Galactic Kinematics and Observed Flare Rates of a Volume-complete Sample of Mid-to-late M Dwarfs: Constraints on the History of the Stellar Radiation Environment of Planets Orbiting Low-mass Stars

We present a study of the relationship between Galactic kinematics, flare rates, chromospheric activity, and rotation periods for a volume-complete, nearly all-sky sample of 219 single stars within 15 pc and with masses between 0.1 and 0.3 M (circle dot) observed during the primary mission of TESS. We find all stars consistent with a common value of alpha = 1.984 +/- 0.019 for the exponent of the flare frequency distribution. Using our measured stellar radial velocities and Gaia astrometry, we determine Galactic UVW space motions. We find 78% of stars are members of the Galactic thin disk, 7% belong to the thick disk, and for the remaining 15% we cannot confidently assign membership to either component. If we assume star formation has been constant in the thin disk for the past 8 Gyr, then based on the fraction that we observe to be active, we estimate the average age at which these stars transition from the saturated to the unsaturated flaring regime to be 2.4 +/- 0.3 Gyr. This is consistent with the ages that we assign from Galactic kinematics: we find that stars with rotation period P (rot) < 10 days have an age of 2.0 +/- 1.2 Gyr, stars with 10 days < P (rot) <= 90 days have an age of 5.6 +/- 2.7 Gyr, and stars with P (rot) > 90 days have an age of 12.9 +/- 3.5 Gyr.

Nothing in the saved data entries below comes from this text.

--- src/rtl/unidade_controle_multiciclo.sv ---
// Multicycle processor control unit: sequences T0..T3 and drives the
// datapath enables, ALU operation and the single bus-source select.
module unidade_controle_multiciclo #(
    parameter int IR_W = 16
) (
    input  logic            Clock,
    input  logic            Reset,
    input  logic            Run,
    input  logic [IR_W-1:0] IR,
    input  logic            Gnz,
    output logic            IRin,
    output logic [7:0]      Rin,
    output logic [7:0]      Rout,
    output logic            Ain,
    output logic            Gin,
    output logic            Gout,
    output logic            DINout,
    output logic [2:0]      ula_op,
    output logic            Done,
    output logic [1:0]      Tstep
);

    typedef enum logic [1:0] {
        T0 = 2'd0,
        T1 = 2'd1,
        T2 = 2'd2,
        T3 = 2'd3
    } state_t;

    localparam logic [2:0] OP_MV   = 3'b000;
    localparam logic [2:0] OP_MVI  = 3'b001;
    localparam logic [2:0] OP_ADD  = 3'b010;
    localparam logic [2:0] OP_SUB  = 3'b011;
    localparam logic [2:0] OP_AND  = 3'b100;
    localparam logic [2:0] OP_OR   = 3'b101;
    localparam logic [2:0] OP_SLT  = 3'b110;
    localparam logic [2:0] OP_MVNZ = 3'b111;

    localparam logic [2:0] ULA_ADD = 3'b000;
    localparam logic [2:0] ULA_SUB = 3'b001;
    localparam logic [2:0] ULA_AND = 3'b010;
    localparam logic [2:0] ULA_OR  = 3'b011;
    localparam logic [2:0] ULA_SLT = 3'b100;

    state_t state, state_nxt;

    logic [2:0] opcode;
    logic [2:0] rx;
    logic [2:0] ry;
    logic [7:0] rx_oh;
    logic [7:0] ry_oh;
    logic       is_alu;
    logic       unused_ir;

    assign opcode    = IR[IR_W-1:IR_W-3];
    assign rx        = IR[IR_W-4:IR_W-6];
    assign ry        = IR[IR_W-7:IR_W-9];
    assign unused_ir = ^IR[IR_W-10:0];

    assign rx_oh = 8'd1 << rx;
    assign ry_oh = 8'd1 << ry;

    always_comb begin
        is_alu = 1'b0;
        unique case (opcode)
            OP_ADD, OP_SUB, OP_AND,
            OP_OR, OP_SLT: is_alu = 1'b1;
            default:       is_alu = 1'b0;
        endcase
    end

    always_ff @(posedge Clock) begin
        if (Reset) state <= T0;
        else       state <= state_nxt;
    end

    // Outputs are combinational; Reset masks every one of them in-cycle
    always_comb begin
        state_nxt = state;
        IRin      = 1'b0;
        Rin       = 8'd0;
        Rout      = 8'd0;
        Ain       = 1'b0;
        Gin       = 1'b0;
        Gout      = 1'b0;
        DINout    = 1'b0;
        ula_op    = ULA_ADD;
        Done      = 1'b0;

        unique case (state)
            T0: begin
                if (Run) begin
                    IRin      = 1'b1;
                    state_nxt = T1;
                end else begin
                    state_nxt = T0;
                end
            end
            T1: begin
                if (is_alu) begin
                    Rout      = rx_oh;
                    Ain       = 1'b1;
                    state_nxt = T2;
                end else begin
                    Done      = 1'b1;
                    state_nxt = T0;
                    unique case (opcode)
                        OP_MV: begin
                            Rout = ry_oh;
                            Rin  = rx_oh;
                        end
                        OP_MVI: begin
                            DINout = 1'b1;
                            Rin    = rx_oh;
                        end
                        OP_MVNZ: begin
                            if (Gnz) begin
                                Rout = ry_oh;
                                Rin  = rx_oh;
                            end
                        end
                        default: begin
                            Rout = 8'd0;
                        end
                    endcase
                end
            end
            T2: begin
                if (is_alu) begin
                    Rout      = ry_oh;
                    Gin       = 1'b1;
                    state_nxt = T3;
                    unique case (opcode)
                        OP_ADD:  ula_op = ULA_ADD;
                        OP_SUB:  ula_op = ULA_SUB;
                        OP_AND:  ula_op = ULA_AND;
                        OP_OR:   ula_op = ULA_OR;
                        OP_SLT:  ula_op = ULA_SLT;
                        default: ula_op = ULA_ADD;
                    endcase
                end else begin
                    state_nxt = T0;
                end
            end
            T3: begin
                if (is_alu) begin
                    Gout = 1'b1;
                    Rin  = rx_oh;
                    Done = 1'b1;
                end
                state_nxt = T0;
            end
            default: state_nxt = T0;
        endcase

        if (Reset) begin
            IRin   = 1'b0;
            Rin    = 8'd0;
            Rout   = 8'd0;
            Ain    = 1'b0;
            Gin    = 1'b0;
            Gout   = 1'b0;
            DINout = 1'b0;
            ula_op = ULA_ADD;
            Done   = 1'b0;
        end
    end

    assign Tstep = Reset ? 2'd0 : state;

endmodule

--- config.mk ---
export PLATFORM = sky130hd
export DESIGN_NAME = unidade_controle_multiciclo
export DESIGN_NICKNAME = d
export VERILOG_FILES = /design/src/rtl/unidade_controle_multiciclo.sv
export SDC_FILE = /design/constraint.sdc
export NUM_CORES = 1
export LEC_CHECK = 0
export BUFFER_PORTS_ARGS = -buffer_cell sky130_fd_sc_hd__buf_4
export CORE_MARGIN = 10
export CORE_UTILIZATION = 35
export DETAILED_ROUTE_END_ITERATION = 8
export GPL_TIMING_DRIVEN = 0
export PLACE_DENSITY_LB_ADDON = 0.08
export SLEW_MARGIN = 5
export SYNTH_ARGS = -nofsm -noshare
export SYNTH_HDL_FRONTEND = slang
export SYNTH_SLANG_ARGS = --single-unit
--- constraint.sdc ---
create_clock -name Clock -period 2.2 [get_ports Clock]
set_input_delay 0.11 -clock Clock [delete_from_list [all_inputs] [get_ports Clock]]
set_output_delay 0.11 -clock Clock [all_outputs]
set_load 0.02 [all_outputs]
==> flow_metrics.tcl <==
set metrics [dict create \
    post-route-period-util_pct 92.8 \
    total_power_uw 230 \
    reg_top3 "state x2" \
    asyncSetResetFlopFracSynth_pct 0 \
    sequentialPowerShare_pct 16.9 \
    p_comb_share_pct 47.7 \
    count_of_hold_fix_buffers_inserted_at_cts 0 \
    hpwlAfterDp_microns 1910 \
    ys_ff_latch 2 \
    final_max_slew_viol_count 0 \
    die-width_microns 65.0 \
    vias_per_cell 5.46 \
    area_growth_pct 48.1 \
    final_hold_viol_count 0 \
    mapped_nets 113 \
    cts_inserted_buffers 3 \
    final_replace_weighted_congestion 0.851 \
    max_freq_mhz 490 \
    wire_per_inst_microns 14.8 \
    crit_arrival_ps 1930 \
    synthesis.instances 89 \
    postCtsResizedCells 0 \
    timing_worst_setup_path_type "register to output port" \
    critical_path.startpoint_type "register" \
    synth.area.mux_share_pct 1.41 \
    yosysWarnings 0 \
    grt_remaining_overflow 0 \
    grt_start_max_net_pins 11 \
    later_pin_clock_latency_in_the_skew_report_ps 220 \
    first_global_vias 845 \
    num-fill-cells 208 \
    ant_nets 0 \
    synth-edff-count 0 \
    timing.hold.worst.class "input port to register" \
    clkSlewWorstSetupHoldPaths_ps 30 \
    flip_flop_count_of_the_largest_register_after_layout 2 \
    cts_post_setup_buffers_inserted 0 \
    switching_share_pct 37.7 \
    dominant_combinational_cell_family_by_area_after_synthesis "simple AND/OR/NAND/NOR gates" \
    synth.top_cells.by_area "sky130_fd_sc_hd__o211ai_1 (8.5%), sky130_fd_sc_hd__ha_1 (7.1%), sky130_fd_sc_hd__nor3_2 (7.1%)" \
    max-slew-margin-rel_pct 64.8 \
    routed-via-count 852 \
    worstPathRequired_ps 2090 \
    xor_xnor_fraction_of_synth_area_pct 1.24 \
    grt_first_pass_wirelength_microns 3540 \
    nets 155 \
    setup-tns-final_ps 0 \
    status "finished clean" \
    power_switching_uw 86.8 \
    timing.critical_path.to_type "output port" \
    synth.most_common_cell "sky130_fd_sc_hd__o211ai_1" \
    die-height_microns 65.0 \
    cp_slowest_stage_delay_ps 480 \
    quantity_of_i_o_buffers_inserted_on_ports 37 \
    worst-path-max-fanout 9 \
    number_of_unique_standard_cell_types_used_by_synthesis 38 \
    mappedNetlistArea_sq_um 708 \
    grt_setup_unrepaired "no" \
    regMostFlops "state" \
    clock_tree.htree_level_count 1 \
    ys_seq_area_share_pct 5.65 \
    yosys-top-cells-count "sky130_fd_sc_hd__o211ai_1 (8), sky130_fd_sc_hd__nor2_1 (6), sky130_fd_sc_hd__nor3_2 (5), sky130_fd_sc_hd__nor3b_1 (5)" \
    power.clock.fraction_pct 35.3 \
    synth_largest_area_cell "sky130_fd_sc_hd__o211ai_1" \
    clkSinkCount 2 \
    antenna_found_initial 0 \
    synth_compound_area_share_pct 26.9 \
    finalCriticalPeriod_ps 2040 \
    placed_cell_area_sq_um 1020 \
    route.detailed.drc 0 \
    cap_violations 0 \
    boundaryPins 47 \
    antennaDiodeCount 0 \
    cts.path.max_buffers 2 \
    power_density_nw_per_um2 220 \
    avgSynthCellArea_sq_um 7.96 \
    p_int_uw 144 \
    p_leak_nw 0.423 \
    drt_first_iter_violations 20 \
    core_outline_area_sq_um 1940 \
    netlist.area_leader.share_pct 8.48 \
    synth_ff_type "sky130_fd_sc_hd__dfxtp_1" \
    adder_cell_share_of_the_synthesized_area_pct 7.07 \
    timing.final.setup_violations 0 \
    die-area_sq_um 4220 \
    stdcell_area_sq_um 1050 \
    count_of_buffer_and_inverter_cells_on_the_critical_path 2 \
    finalClockSkew_ps 1.69 \
    ctsRootBufferMaster "sky130_fd_sc_hd__clkbuf_4" \
    path_cells "inv_1, ha_1, and4_4, a211oi_4, nor3_2, buf_4" \
    timing.critical_path.max_delay_family "compound AO/OA/AOI/OAI gates" \
    max-vdd-ir-drop_mv 0.337 \
    tightest_slew_ps 527 \
    rows 16 \
    totalWireLength_microns 2300 \
    track_usage_pct 9.51 \
    tritoncts "built" \
    dr.pass1.iters 4 \
    critPathSlowestCell "sky130_fd_sc_hd__a211oi_4" \
    start_util_pct 36.5 \
    synthSimpleGateAreaFrac_pct 52.1 \
    post_route_cells_drive_above_1_share_pct 45.7 \
]
power groups by stage:
stage | registers, mW | clock network, mW | logic (mW)
after floorplan | 0.0393 | 0 | 0.0668
after global placement | 0.0395 | 0 | 0.106
after detailed placement | 0.0395 | 0 | 0.109
after CTS | 0.0390 | 0.0839 | 0.109
after global routing | 0.0392 | 0.0857 | 0.120
final | 0.0390 | 0.0814 | 0.110
layout by cell type, fill, tap and decap left out, types with 2 or more instances in the layout:
cell,n
sky130_fd_sc_hd__nand4b_1,2
sky130_fd_sc_hd__inv_1,3
sky130_fd_sc_hd__nor4bb_1,3
sky130_fd_sc_hd__a211oi_4,2
sky130_fd_sc_hd__buf_2,2
sky130_fd_sc_hd__o21ai_0,4
sky130_fd_sc_hd__nor3_2,5
sky130_fd_sc_hd__nand4_1,3
sky130_fd_sc_hd__ha_1,4
sky130_fd_sc_hd__nand3b_1,2
sky130_fd_sc_hd__nor3b_1,5
sky130_fd_sc_hd__o211ai_1,8
sky130_fd_sc_hd__nor2_1,6
sky130_fd_sc_hd__clkbuf_4,3
sky130_fd_sc_hd__and3b_1,2
sky130_fd_sc_hd__dfxtp_1,2
sky130_fd_sc_hd__nand2_1,4
sky130_fd_sc_hd__a21oi_1,2
sky130_fd_sc_hd__o22ai_1,4
sky130_fd_sc_hd__buf_4,37
sky130_fd_sc_hd__nor3b_2,3
sky130_fd_sc_hd__nand3_1,4
layout make-up:
class	instances	area (sq um)	share of cell area [%]
plain buffers	4	25.0	2.39
clock buffers	3	22.5	2.15
inverters	4	15.0	1.43
multi-input cells	79	634	60.5
flip-flops and latches	2	40.0	3.82
well taps	27	33.8	3.22
repair buffers	37	278	26.5
per-stage QoR:
stage	hold slack [ps]	worst slack [ps]	utilization (%)	cells
after floorplan	276	455	-	89
after global placement	389	405	52.5	153
after detailed placement	427	372	52.5	153
after CTS	194	134	53.7	156
after global routing	221	18.4	54.0	156
final	194	158	54.0	156
worst register-to-register path, cell delays in order, from the launching register on:
cell and delay [ps]:
sky130_fd_sc_hd__dfxtp_1 320, sky130_fd_sc_hd__inv_1 100, sky130_fd_sc_hd__ha_1 310, sky130_fd_sc_hd__nand4b_1 130
sky130_fd_sc_hd__a21oi_1 170
per-layer routing:
metal  track usage, %  up-vias  wire [microns]
li1                 -      435               -
met1             10.8      387            1040
met2             17.0       30            1070
met3             2.58        0             193
met4             2.41        0               0
met5                0        -               0
cells by family after synthesis:
logic type      count (synthesis)
buf+inv                         8
flops                           2
compound gates                 23
xor+xnor                        1
simple gates                   50
fa+ha+maj                       4
mux                             1
worst paths after layout:
path                                     startpoint             endpoint  slack (ps)  depth (start not counted)
worst min register to register  state[1]$_SDFF_PP0_  state[1]$_SDFF_PP0_         750                          3
worst max register to register  state[0]$_SDFF_PP0_  state[0]$_SDFF_PP0_        1090                          4
worst max-delay path            state[1]$_SDFF_PP0_               Rin[0]         160                          6
worst min-delay path                            Run  state[0]$_SDFF_PP0_         190                          3
Power figures use the tool's default switching activity.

We find that the average age of stars with P (rot) < 10 days increases with decreasing stellar mass from 0.6 +/- 0.3 Gyr (0.2-0.3 M (circle dot)) to 2.3 +/- 1.3 Gyr (0.1-0.2 M (circle dot)).

Automated summary

We conducted a study on the relationship between Galactic kinematics, flare rates, chromospheric activity, and rotation periods using a nearly all-sky sample of 219 single stars with masses between 0.1 and 0.3 M (circle dot) observed during the primary mission of TESS. Our findings suggest a common value for the exponent of the flare frequency distribution and reveal the Galactic space motions of these stars. Additionally, we estimated the average age at which stars transition from saturated to unsaturated flaring regime and analyzed the ages of stars based on their rotation periods.